Britain, the Commonwealth, and the USA will remember the Armistice, of 1918 and in many Churches services will be held to this purpose.

But according to an article in a London paper last Saturday,there are members of the Clergy who feel they can’t hold these services any more because they conflict with the ideolgy and lives of congregational members from other countries and cultures living in Britain. Must we all forget.?

“In Flanders’ field the poppies grow,

between the Crosses row on row.

We shall not sleep though Poppies grow

in Flanders’ fields.”

Lt,Col.

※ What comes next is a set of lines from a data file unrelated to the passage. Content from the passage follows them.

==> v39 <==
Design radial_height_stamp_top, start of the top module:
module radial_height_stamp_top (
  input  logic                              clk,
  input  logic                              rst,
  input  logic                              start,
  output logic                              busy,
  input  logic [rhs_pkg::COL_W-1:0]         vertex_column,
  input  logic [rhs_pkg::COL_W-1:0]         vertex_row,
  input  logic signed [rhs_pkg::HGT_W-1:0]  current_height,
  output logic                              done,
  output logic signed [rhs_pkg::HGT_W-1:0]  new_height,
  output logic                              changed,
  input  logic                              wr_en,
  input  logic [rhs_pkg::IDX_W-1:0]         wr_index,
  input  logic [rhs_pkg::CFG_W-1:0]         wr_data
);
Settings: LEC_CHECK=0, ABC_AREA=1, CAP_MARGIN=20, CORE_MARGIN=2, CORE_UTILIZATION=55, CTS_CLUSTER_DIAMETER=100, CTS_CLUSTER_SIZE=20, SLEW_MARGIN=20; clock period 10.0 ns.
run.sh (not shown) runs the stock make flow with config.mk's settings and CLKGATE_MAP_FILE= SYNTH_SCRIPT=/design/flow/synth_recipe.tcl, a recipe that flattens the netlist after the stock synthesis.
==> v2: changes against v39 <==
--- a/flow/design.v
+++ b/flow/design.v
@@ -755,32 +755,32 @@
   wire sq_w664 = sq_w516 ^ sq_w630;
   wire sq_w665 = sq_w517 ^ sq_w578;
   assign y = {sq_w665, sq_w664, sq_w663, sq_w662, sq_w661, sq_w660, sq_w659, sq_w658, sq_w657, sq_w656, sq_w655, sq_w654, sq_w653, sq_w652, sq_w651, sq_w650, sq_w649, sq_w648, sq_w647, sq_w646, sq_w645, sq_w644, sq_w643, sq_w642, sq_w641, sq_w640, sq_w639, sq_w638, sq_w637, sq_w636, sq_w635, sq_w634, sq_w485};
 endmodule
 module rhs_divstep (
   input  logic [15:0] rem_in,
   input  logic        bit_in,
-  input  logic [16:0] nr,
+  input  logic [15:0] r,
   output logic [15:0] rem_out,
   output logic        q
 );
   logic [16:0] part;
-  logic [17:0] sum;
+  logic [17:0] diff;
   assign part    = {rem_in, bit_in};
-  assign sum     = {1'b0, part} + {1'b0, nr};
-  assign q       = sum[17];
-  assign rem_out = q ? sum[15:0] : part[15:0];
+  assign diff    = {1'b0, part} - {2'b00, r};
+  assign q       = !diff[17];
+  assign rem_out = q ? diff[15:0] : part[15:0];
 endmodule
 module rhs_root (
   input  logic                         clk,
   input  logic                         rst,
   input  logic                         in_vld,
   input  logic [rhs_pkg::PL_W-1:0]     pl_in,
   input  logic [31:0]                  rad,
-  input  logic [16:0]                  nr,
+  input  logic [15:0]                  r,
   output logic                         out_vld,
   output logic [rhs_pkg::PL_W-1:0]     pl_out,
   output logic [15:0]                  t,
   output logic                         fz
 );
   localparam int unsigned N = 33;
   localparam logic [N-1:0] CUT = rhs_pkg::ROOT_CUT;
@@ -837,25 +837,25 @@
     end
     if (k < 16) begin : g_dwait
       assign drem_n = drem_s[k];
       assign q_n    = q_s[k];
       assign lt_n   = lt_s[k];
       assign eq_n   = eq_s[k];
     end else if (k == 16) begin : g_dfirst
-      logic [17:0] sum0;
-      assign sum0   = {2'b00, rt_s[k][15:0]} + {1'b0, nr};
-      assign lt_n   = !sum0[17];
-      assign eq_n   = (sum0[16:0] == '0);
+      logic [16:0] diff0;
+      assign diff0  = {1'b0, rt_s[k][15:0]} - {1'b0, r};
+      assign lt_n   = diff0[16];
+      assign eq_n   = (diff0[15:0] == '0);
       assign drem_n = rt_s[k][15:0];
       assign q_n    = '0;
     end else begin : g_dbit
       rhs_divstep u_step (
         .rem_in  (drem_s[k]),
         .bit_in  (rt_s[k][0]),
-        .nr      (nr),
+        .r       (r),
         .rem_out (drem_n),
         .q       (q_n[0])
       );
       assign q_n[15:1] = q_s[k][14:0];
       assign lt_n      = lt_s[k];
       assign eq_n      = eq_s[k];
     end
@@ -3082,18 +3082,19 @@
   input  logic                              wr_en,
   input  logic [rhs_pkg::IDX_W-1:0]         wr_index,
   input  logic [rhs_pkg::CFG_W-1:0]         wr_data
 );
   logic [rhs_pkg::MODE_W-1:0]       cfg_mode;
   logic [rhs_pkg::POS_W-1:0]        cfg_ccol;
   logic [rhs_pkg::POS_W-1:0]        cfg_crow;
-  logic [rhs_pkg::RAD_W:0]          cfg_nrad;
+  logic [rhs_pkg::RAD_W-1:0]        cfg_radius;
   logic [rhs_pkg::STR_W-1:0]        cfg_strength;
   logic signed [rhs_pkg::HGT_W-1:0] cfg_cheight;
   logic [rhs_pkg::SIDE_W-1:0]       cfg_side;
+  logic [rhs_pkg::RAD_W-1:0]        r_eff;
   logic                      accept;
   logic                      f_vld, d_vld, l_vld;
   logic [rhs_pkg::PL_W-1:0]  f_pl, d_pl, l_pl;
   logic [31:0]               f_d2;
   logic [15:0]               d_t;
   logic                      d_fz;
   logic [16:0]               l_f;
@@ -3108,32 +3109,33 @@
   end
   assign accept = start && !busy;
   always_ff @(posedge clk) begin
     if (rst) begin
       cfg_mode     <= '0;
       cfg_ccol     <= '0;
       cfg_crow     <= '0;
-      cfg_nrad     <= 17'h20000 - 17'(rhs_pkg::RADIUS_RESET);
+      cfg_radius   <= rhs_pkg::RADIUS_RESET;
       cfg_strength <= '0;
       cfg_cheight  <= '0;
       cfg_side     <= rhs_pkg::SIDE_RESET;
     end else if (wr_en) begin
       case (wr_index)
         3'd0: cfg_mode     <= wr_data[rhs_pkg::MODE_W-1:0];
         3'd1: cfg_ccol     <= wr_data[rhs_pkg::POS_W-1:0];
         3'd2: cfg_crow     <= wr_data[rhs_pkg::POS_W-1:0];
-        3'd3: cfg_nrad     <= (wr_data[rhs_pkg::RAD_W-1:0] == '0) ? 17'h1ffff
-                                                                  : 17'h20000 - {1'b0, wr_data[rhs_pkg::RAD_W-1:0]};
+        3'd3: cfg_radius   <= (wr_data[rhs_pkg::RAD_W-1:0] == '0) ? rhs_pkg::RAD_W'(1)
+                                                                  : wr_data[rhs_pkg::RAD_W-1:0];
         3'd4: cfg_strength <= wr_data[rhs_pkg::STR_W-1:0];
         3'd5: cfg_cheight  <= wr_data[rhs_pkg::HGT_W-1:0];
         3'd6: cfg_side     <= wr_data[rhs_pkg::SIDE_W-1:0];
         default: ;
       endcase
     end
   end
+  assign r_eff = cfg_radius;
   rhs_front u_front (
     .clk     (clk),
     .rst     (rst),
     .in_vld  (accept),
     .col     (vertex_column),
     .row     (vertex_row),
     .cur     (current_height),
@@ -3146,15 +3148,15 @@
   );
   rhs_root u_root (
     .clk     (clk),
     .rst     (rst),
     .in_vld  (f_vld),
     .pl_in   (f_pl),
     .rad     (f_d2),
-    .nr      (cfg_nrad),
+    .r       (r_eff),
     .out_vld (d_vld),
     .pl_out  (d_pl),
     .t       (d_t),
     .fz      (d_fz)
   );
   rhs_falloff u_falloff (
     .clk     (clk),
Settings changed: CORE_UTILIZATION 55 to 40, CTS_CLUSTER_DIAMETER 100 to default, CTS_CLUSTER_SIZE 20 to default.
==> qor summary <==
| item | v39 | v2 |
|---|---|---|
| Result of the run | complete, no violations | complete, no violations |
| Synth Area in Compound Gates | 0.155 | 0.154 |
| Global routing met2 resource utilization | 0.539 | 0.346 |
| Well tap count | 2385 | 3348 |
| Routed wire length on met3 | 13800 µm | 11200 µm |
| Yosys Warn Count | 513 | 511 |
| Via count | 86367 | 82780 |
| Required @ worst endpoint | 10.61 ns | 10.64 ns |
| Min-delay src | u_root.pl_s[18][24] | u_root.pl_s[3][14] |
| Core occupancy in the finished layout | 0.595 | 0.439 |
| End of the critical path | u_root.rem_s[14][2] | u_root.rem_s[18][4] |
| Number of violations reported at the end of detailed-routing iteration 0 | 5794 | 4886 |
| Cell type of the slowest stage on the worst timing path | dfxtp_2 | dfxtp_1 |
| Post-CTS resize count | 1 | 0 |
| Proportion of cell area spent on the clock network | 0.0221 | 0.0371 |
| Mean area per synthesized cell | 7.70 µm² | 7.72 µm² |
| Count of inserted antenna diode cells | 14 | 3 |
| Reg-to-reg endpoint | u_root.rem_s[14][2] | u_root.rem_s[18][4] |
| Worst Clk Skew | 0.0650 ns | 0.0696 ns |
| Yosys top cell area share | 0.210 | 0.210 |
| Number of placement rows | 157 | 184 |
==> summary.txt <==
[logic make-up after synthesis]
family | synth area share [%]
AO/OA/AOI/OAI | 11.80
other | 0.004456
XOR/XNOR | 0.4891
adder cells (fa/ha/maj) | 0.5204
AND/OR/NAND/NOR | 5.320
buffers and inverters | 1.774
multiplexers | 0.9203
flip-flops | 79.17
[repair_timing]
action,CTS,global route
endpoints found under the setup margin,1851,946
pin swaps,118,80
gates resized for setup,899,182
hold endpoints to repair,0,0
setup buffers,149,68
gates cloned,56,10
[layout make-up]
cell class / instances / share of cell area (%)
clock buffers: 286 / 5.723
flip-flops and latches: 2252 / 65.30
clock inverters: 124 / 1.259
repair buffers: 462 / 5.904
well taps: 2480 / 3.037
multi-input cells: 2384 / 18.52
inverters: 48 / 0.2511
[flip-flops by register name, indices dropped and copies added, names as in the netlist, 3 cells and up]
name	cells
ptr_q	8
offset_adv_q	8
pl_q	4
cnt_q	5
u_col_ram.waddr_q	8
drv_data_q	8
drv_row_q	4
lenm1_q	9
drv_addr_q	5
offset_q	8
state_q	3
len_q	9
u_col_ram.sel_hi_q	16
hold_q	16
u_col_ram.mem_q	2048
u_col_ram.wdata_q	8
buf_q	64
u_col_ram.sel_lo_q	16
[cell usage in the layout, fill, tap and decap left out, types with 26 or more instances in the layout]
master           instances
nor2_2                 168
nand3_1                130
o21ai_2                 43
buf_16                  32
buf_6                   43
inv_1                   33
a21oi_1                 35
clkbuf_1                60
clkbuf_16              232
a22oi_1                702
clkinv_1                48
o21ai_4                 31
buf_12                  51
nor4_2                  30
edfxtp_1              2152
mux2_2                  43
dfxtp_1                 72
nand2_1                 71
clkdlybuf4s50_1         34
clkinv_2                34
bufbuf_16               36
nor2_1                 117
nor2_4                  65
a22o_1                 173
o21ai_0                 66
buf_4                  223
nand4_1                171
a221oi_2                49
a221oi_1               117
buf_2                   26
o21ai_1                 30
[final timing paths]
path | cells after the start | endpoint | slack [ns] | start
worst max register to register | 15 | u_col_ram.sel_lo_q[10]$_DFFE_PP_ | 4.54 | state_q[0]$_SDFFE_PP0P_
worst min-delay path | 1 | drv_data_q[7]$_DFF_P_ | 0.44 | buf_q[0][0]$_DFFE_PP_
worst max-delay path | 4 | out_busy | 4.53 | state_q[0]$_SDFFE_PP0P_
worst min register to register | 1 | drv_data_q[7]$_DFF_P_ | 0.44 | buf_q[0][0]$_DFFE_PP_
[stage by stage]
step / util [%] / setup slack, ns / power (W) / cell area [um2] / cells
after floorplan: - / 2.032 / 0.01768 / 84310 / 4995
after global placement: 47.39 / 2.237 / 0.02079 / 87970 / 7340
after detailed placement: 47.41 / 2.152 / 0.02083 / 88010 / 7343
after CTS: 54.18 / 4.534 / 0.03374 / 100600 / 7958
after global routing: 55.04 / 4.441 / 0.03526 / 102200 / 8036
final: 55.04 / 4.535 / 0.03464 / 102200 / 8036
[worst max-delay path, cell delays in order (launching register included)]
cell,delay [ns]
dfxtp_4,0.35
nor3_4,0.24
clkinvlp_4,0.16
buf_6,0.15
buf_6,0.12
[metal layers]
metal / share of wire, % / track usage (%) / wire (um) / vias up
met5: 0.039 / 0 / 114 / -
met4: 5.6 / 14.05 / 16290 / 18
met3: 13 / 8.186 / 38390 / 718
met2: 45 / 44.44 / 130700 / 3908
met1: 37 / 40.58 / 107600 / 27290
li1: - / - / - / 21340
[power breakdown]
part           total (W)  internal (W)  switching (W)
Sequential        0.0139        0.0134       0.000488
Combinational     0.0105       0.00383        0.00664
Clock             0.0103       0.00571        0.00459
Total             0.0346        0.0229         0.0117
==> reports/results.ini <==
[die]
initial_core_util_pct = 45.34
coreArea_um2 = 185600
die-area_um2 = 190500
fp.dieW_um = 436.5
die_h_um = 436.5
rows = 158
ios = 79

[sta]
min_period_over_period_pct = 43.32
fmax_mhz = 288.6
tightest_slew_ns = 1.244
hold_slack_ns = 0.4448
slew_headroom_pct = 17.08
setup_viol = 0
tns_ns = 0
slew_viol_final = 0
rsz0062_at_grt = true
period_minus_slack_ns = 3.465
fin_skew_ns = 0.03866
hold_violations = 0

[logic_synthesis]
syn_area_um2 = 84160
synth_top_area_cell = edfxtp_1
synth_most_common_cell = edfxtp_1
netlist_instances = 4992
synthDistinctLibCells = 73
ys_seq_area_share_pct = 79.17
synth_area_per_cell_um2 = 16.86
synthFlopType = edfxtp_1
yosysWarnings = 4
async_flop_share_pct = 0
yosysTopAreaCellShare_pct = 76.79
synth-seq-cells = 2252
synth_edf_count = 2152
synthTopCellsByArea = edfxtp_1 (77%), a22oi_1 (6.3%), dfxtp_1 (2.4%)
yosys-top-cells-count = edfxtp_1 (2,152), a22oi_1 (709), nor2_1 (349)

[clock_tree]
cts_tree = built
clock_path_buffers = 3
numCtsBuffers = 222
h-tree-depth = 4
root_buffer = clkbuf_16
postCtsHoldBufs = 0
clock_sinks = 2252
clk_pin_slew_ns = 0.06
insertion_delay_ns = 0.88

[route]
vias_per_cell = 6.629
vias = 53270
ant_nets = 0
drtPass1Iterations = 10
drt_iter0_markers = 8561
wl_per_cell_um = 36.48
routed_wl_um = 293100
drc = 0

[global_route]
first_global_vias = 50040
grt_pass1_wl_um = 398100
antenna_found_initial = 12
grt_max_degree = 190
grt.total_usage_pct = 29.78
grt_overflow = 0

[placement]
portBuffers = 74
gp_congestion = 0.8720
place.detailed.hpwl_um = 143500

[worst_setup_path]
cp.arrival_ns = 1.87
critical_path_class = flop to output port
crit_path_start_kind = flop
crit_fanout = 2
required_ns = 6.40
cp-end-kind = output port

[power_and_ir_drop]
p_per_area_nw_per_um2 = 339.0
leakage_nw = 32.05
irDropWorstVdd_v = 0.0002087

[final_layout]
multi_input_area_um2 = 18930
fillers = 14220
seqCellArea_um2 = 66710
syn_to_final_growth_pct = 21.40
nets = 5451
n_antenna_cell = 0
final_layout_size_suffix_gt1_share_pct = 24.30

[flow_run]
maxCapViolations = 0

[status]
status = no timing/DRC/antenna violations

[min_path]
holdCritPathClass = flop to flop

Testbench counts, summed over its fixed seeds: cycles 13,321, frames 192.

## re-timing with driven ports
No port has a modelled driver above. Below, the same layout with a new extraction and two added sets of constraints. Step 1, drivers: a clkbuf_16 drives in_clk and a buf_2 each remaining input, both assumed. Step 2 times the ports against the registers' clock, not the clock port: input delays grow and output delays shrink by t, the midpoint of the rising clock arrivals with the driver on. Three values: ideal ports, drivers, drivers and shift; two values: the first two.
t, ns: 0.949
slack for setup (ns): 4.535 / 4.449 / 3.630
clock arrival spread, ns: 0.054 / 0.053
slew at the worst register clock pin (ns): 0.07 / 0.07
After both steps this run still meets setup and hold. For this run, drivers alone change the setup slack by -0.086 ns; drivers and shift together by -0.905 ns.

John Mc Crea . Canadian Army 1872-1915

At last Burma

October 29, 2006

By the old Moulmein Pagoda, lookin’ eastward to the sea,

There’s a Burma girl a-settin’, an I know she thinks o’ me:

For the wind is in the palm-trees, an the temple bells they say:

‘Come you back, you British soldier; come you back to Mandalay’

Come you back to Mandalay,

Where the old Flotilla lay;

Can’t you ‘ear their paddles chunkin’ from Rangoon to Mandalay?

On the road to Mandalay,

Where the flyin’ fishes play,

An the dawn comes up like thunder outer China ‘ crost the Bay!

This poem of Rudyard Kiplings was as a school child one of my great favourites.It definately awakened my fascination of the east.

‘If you’ve ‘eard the East a callin’, why you won’t ‘eed nothin else’

No you won’t'eed nothin’ else

But them spicy garlic smells

An the sunshine an’ the palm trees an the tinkly temple bells!

On the road to Mandalay.

Ship me somewheres east of Suez where the best is like the worst.

For the temple bells are calling and it’s there that I would be-

By the old Moulmein Pagoda looking lazy at the sea.

I didn’t get to Burma but read about Aung San Suu Kyi , and I read today that a 400 000 signature Petition for the release of 1100 political prisoners had been handed to the military rulers. It was the first without the influence of the Nobelprize winner.

I’ll be going soon.

Violette Szabo

October 3, 2006

The words of this poem are for me the lovliest words of affection ever written.It is by no means any ordinary poem,it was chosen as a cypher for one of the bravest and highly decorated British women agents working in occupied France during World War II.Her name was VioletteSzabo, and she died in Ravensbruck concentration camp after being captured and atrociously tortured. She revealed nothing. I think with the words of the cypher, which were given her or chosen by her while she was in training atBletchly Park reminded her of her dead husband and helped her through her ordeal.

The life that I have is all that I have,and the life that I have is yours.

The love that I have for the life that I have is yours and yours and yours.

The sleep I shall have ,a rest I shall have, yet death will be but a pause.

For the peace of my years in the long green grass will be yours,and yours, and yours.”